THE PROBLEM:
Tally how many lines of these entries hold the string "also". Return the number alone.

Stored data:
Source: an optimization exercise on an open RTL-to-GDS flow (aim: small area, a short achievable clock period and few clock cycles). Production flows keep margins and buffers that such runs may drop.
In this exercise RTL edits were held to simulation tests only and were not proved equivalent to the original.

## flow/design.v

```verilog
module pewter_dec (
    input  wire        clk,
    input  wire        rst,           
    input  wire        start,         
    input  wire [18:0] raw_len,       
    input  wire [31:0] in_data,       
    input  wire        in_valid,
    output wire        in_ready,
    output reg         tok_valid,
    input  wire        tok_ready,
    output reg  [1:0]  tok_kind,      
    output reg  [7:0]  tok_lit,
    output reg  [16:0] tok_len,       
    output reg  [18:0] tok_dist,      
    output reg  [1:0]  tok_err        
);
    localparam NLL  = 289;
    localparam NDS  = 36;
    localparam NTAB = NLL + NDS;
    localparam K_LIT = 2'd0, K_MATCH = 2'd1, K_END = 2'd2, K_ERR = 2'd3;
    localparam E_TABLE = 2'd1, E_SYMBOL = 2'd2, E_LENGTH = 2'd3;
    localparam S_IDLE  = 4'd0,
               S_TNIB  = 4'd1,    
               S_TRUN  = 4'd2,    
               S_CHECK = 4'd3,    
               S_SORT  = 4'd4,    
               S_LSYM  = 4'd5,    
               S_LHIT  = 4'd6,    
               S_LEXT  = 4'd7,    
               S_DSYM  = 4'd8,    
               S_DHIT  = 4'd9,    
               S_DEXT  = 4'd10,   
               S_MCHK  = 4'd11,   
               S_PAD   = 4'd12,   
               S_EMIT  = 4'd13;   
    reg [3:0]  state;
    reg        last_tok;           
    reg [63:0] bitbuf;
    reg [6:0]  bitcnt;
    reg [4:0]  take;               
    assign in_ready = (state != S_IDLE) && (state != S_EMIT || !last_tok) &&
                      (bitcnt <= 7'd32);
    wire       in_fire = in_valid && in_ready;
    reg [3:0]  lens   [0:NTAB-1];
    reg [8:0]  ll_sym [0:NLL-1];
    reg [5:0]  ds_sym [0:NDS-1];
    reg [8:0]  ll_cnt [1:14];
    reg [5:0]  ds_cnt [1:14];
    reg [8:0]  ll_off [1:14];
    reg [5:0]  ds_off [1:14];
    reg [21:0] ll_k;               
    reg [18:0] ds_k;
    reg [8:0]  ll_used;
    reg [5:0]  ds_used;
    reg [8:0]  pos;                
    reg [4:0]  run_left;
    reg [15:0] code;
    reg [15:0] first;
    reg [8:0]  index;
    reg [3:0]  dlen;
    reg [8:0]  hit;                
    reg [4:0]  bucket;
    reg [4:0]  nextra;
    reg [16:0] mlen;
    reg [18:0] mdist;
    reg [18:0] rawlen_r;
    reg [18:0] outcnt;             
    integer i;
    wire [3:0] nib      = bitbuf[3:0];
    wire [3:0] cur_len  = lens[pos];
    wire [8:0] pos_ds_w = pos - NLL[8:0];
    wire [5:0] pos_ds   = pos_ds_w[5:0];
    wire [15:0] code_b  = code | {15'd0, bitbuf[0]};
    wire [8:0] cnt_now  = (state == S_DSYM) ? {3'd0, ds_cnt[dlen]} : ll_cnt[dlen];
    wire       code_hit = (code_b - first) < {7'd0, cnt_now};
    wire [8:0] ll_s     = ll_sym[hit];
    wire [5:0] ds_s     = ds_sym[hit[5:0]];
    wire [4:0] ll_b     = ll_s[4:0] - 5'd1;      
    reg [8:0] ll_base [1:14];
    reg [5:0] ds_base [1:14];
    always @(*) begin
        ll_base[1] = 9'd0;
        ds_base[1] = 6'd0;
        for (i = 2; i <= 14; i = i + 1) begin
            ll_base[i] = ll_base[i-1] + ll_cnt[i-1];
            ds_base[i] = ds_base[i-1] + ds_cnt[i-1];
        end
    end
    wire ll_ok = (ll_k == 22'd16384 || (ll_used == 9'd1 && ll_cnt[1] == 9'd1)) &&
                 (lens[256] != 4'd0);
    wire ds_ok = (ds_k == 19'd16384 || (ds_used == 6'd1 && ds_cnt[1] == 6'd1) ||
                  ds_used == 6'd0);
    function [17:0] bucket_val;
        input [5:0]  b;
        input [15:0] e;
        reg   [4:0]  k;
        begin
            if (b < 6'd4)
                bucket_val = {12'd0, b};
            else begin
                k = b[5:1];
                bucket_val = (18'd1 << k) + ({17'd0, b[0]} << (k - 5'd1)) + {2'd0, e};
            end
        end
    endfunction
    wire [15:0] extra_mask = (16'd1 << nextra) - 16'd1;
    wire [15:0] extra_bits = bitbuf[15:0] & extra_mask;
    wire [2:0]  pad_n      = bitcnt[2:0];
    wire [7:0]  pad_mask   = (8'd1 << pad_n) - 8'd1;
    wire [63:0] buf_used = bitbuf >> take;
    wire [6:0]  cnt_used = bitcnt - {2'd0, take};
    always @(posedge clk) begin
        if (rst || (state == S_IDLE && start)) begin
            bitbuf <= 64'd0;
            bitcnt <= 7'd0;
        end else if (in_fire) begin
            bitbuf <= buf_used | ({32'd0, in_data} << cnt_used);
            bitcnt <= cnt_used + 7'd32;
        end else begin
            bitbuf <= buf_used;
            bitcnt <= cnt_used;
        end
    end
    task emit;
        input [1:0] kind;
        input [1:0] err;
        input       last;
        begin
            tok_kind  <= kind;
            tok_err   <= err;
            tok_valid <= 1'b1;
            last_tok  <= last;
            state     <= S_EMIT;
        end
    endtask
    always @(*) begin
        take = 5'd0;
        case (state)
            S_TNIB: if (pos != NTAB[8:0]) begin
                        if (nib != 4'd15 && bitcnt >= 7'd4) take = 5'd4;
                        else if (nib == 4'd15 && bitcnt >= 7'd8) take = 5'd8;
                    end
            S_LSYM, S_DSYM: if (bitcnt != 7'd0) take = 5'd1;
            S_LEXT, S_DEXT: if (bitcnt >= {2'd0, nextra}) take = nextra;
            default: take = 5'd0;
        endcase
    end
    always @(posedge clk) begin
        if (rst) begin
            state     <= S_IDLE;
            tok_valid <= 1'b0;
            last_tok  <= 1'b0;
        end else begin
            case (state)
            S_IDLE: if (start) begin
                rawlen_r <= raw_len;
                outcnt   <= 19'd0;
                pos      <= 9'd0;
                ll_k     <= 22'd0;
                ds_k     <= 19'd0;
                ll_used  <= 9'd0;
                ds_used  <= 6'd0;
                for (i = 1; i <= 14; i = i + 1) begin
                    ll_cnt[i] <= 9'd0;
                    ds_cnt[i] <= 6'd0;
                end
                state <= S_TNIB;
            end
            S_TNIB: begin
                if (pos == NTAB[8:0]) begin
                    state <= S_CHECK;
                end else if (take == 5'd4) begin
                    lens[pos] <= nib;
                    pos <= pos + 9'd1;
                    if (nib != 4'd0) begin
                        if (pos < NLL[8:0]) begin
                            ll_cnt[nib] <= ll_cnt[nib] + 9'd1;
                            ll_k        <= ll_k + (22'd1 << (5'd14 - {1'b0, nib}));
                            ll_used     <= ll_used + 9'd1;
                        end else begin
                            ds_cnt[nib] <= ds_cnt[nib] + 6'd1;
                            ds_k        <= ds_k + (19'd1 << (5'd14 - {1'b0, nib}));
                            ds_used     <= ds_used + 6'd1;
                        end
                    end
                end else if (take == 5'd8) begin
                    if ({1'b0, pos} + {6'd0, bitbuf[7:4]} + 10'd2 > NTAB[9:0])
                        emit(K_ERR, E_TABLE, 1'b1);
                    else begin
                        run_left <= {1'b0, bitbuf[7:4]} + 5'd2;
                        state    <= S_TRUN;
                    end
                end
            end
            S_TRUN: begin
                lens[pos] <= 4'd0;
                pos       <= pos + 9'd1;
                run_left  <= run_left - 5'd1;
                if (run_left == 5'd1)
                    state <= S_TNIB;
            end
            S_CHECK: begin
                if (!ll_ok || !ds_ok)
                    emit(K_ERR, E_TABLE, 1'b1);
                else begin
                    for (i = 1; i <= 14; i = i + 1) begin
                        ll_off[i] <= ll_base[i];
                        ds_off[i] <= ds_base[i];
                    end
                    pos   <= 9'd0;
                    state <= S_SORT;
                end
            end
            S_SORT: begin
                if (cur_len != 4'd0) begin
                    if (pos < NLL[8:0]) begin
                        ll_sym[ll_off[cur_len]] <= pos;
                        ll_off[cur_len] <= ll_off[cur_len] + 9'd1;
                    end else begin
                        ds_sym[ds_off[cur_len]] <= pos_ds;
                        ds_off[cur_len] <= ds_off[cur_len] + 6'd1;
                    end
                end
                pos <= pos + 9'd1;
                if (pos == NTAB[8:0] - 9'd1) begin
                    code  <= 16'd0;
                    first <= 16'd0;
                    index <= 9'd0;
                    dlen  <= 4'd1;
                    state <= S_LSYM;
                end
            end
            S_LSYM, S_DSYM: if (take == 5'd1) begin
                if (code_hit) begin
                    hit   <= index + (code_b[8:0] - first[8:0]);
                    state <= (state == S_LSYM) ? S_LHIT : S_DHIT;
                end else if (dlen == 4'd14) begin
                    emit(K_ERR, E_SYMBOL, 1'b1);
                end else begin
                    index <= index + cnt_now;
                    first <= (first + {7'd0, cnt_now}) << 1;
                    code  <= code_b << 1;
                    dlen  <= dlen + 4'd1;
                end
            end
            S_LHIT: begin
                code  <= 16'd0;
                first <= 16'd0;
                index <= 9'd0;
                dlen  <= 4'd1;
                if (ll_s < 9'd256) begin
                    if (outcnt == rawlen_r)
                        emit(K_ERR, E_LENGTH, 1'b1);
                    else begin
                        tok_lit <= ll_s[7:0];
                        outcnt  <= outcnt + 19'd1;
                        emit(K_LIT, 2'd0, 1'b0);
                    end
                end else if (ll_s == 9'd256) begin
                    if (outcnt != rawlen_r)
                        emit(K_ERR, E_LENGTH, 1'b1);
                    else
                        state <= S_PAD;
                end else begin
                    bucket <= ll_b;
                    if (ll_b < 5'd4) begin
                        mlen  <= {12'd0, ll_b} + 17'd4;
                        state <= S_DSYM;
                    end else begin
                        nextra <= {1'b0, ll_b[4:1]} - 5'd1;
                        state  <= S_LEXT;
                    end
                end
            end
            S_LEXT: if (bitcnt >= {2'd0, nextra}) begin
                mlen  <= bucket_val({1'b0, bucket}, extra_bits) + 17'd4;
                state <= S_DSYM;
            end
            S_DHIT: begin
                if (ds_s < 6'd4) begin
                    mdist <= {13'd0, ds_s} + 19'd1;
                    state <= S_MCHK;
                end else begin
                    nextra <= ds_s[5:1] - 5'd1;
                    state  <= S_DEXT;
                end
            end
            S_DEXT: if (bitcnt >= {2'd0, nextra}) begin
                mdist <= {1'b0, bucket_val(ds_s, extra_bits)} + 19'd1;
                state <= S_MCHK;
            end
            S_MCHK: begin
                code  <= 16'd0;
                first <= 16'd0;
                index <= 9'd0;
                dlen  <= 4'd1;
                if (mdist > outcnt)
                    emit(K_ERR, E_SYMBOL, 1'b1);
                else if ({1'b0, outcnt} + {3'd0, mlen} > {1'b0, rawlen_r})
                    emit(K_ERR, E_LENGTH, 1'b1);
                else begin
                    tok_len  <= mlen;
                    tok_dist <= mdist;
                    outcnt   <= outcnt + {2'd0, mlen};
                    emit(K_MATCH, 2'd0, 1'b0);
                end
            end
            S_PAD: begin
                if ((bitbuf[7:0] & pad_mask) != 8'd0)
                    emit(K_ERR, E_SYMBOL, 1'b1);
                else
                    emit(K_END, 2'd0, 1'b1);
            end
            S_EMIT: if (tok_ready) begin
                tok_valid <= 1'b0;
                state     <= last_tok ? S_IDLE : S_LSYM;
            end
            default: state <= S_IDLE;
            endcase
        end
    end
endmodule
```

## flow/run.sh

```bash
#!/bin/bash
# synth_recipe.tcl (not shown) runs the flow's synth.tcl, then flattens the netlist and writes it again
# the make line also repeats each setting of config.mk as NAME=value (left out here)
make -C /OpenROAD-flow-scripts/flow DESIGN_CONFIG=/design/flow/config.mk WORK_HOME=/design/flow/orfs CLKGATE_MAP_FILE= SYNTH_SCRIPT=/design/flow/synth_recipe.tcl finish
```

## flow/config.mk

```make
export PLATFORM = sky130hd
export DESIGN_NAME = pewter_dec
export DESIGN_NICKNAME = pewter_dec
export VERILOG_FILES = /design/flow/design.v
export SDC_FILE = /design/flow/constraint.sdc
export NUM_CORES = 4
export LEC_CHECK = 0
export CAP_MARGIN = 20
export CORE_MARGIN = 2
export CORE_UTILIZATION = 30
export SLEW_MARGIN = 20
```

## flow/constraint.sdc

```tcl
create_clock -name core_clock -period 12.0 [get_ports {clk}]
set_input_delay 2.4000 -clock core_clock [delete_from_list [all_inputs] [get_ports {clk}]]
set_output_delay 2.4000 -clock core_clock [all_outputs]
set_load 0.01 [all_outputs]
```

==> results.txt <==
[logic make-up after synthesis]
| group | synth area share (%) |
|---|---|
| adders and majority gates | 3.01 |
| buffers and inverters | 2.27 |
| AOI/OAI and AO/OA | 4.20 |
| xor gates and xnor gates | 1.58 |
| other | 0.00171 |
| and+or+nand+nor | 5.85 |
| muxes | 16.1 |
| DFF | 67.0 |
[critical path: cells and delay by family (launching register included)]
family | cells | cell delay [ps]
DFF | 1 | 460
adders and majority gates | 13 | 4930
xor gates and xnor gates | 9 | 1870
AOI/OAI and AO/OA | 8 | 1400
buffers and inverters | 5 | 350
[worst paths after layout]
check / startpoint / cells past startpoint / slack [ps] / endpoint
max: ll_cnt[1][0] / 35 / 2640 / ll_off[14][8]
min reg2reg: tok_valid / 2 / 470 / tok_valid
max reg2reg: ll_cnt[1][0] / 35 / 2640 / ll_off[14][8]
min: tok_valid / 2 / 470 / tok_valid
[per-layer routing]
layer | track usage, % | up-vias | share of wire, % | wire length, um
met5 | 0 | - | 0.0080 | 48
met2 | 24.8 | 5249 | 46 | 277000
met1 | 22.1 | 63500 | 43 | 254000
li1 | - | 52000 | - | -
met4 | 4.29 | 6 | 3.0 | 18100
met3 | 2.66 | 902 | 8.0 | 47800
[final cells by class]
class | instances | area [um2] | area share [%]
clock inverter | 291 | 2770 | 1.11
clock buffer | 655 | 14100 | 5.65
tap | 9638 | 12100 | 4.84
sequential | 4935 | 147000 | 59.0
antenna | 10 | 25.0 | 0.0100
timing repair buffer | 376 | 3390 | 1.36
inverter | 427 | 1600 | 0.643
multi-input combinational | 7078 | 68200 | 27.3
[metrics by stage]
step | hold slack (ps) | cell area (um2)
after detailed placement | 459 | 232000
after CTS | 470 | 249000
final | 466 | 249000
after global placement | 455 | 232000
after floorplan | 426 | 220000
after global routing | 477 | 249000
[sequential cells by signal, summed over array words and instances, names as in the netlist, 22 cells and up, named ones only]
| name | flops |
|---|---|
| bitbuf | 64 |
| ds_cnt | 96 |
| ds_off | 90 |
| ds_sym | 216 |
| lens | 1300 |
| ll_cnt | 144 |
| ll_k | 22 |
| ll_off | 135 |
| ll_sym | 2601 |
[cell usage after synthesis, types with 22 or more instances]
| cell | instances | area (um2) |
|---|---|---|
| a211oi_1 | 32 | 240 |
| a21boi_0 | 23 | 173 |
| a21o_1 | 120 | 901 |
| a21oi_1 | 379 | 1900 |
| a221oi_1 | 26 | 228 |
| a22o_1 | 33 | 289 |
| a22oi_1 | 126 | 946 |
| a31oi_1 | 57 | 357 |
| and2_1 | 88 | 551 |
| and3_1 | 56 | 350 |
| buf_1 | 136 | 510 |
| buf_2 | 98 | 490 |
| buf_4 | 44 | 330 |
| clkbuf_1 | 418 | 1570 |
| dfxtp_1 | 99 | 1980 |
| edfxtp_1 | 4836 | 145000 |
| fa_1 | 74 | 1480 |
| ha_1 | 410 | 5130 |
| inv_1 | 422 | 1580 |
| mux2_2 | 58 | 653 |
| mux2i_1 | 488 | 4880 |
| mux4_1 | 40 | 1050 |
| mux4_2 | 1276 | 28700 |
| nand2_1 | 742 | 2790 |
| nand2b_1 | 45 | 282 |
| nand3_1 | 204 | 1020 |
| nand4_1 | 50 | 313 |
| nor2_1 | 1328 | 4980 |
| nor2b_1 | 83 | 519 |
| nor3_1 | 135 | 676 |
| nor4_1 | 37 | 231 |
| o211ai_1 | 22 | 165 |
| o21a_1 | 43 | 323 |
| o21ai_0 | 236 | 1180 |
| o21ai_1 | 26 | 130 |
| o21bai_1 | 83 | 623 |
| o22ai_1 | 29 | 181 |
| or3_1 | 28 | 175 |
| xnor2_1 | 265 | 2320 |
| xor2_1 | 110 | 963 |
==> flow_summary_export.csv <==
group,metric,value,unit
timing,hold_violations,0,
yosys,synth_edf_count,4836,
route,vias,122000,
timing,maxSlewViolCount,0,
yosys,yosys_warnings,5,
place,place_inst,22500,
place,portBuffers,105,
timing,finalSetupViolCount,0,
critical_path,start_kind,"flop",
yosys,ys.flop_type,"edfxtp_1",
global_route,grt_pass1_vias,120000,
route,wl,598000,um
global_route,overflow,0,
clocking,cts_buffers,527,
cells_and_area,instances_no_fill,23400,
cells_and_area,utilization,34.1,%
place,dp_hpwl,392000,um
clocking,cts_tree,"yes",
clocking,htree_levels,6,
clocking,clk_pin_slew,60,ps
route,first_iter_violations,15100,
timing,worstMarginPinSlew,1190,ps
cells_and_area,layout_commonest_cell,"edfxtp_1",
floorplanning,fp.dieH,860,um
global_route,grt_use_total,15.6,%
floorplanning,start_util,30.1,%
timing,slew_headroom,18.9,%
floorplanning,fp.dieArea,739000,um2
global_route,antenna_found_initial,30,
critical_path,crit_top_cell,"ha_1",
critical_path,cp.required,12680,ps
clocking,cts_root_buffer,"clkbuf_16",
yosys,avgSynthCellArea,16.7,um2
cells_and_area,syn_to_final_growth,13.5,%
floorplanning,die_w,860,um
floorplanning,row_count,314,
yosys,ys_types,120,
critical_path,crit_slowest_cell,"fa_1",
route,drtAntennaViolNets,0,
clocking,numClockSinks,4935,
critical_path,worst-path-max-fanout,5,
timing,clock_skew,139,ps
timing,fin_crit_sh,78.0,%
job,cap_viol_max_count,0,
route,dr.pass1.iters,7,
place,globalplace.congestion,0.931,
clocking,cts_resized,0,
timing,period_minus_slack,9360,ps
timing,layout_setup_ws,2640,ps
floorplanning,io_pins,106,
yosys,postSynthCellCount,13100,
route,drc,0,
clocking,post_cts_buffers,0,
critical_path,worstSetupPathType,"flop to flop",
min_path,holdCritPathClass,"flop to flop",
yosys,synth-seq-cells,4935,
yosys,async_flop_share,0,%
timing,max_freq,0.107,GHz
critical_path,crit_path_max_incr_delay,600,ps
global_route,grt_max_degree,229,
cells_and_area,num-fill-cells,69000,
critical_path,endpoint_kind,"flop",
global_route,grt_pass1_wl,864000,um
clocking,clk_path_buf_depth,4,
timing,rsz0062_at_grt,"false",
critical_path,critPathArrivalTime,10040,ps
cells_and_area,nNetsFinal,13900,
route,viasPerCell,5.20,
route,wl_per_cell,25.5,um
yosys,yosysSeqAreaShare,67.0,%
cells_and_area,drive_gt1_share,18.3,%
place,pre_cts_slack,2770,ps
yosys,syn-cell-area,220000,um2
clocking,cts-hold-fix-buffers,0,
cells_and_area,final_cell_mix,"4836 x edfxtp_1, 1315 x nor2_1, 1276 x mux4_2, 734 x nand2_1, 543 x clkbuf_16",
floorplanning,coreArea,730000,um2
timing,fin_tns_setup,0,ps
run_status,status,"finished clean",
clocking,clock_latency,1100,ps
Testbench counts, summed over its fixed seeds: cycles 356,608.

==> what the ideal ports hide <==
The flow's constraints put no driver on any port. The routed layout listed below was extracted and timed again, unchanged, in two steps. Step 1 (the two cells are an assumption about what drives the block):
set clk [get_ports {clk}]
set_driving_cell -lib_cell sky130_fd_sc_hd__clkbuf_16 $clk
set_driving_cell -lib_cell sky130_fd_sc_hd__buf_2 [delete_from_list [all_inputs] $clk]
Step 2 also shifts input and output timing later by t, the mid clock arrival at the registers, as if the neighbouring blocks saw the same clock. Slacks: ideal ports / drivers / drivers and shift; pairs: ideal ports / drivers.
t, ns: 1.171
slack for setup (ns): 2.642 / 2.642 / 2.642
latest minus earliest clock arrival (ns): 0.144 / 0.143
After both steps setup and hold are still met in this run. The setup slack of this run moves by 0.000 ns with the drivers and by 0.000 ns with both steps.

ANSWER BOX:
2